──────── RECORDS PROVIDED ────────

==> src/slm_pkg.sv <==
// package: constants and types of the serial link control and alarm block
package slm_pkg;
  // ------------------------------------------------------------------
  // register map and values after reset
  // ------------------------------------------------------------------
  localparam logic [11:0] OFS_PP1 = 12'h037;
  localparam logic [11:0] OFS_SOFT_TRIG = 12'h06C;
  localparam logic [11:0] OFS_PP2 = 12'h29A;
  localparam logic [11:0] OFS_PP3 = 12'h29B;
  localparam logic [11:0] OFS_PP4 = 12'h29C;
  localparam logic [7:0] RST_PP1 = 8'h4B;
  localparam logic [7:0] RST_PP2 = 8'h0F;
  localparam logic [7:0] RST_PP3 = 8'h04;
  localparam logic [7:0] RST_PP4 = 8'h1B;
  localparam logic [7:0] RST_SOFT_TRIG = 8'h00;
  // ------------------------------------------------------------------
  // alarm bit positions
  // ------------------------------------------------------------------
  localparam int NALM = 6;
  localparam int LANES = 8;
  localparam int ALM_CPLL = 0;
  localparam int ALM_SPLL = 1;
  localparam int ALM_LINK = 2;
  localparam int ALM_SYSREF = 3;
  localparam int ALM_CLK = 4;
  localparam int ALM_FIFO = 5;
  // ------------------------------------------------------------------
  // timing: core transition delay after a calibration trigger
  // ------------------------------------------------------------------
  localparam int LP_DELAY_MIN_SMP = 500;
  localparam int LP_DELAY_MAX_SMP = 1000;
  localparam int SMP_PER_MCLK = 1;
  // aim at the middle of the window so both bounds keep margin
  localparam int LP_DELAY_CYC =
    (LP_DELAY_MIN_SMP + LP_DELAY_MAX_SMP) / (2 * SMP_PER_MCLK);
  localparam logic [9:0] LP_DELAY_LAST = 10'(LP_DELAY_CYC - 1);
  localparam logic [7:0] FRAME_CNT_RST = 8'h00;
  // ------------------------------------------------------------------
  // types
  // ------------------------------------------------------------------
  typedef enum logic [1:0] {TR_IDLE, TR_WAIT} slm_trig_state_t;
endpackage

────────
──────── RECORDS PROVIDED ────────

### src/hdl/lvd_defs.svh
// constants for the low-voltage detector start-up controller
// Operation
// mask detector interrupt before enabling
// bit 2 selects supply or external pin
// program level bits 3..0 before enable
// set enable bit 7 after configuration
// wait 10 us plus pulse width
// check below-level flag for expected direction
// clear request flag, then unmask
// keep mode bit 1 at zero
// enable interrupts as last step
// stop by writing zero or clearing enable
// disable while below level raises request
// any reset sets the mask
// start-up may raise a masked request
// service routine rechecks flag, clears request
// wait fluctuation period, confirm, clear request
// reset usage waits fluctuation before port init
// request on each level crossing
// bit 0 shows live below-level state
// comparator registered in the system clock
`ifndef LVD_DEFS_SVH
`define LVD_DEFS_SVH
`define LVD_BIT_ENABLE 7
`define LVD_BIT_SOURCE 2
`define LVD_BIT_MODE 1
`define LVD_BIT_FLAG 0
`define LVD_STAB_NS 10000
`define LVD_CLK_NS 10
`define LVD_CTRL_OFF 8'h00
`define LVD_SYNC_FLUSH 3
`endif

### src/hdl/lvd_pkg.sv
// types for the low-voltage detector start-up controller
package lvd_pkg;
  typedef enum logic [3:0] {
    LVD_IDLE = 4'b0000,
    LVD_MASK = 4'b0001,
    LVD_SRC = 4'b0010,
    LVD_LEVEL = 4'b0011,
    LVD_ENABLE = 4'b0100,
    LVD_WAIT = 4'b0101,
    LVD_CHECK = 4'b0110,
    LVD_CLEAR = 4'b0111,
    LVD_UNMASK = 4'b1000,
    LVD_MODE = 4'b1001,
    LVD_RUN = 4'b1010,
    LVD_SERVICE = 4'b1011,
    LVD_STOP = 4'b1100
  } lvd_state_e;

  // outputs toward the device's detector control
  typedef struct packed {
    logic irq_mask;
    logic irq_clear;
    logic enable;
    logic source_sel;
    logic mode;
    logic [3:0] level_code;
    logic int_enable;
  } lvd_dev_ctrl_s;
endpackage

────────

Pull out every line above that holds the word "enum".

#### EXERCISE RESPONSE
  typedef enum logic [1:0] {TR_IDLE, TR_WAIT} slm_trig_state_t;
  typedef enum logic [3:0] {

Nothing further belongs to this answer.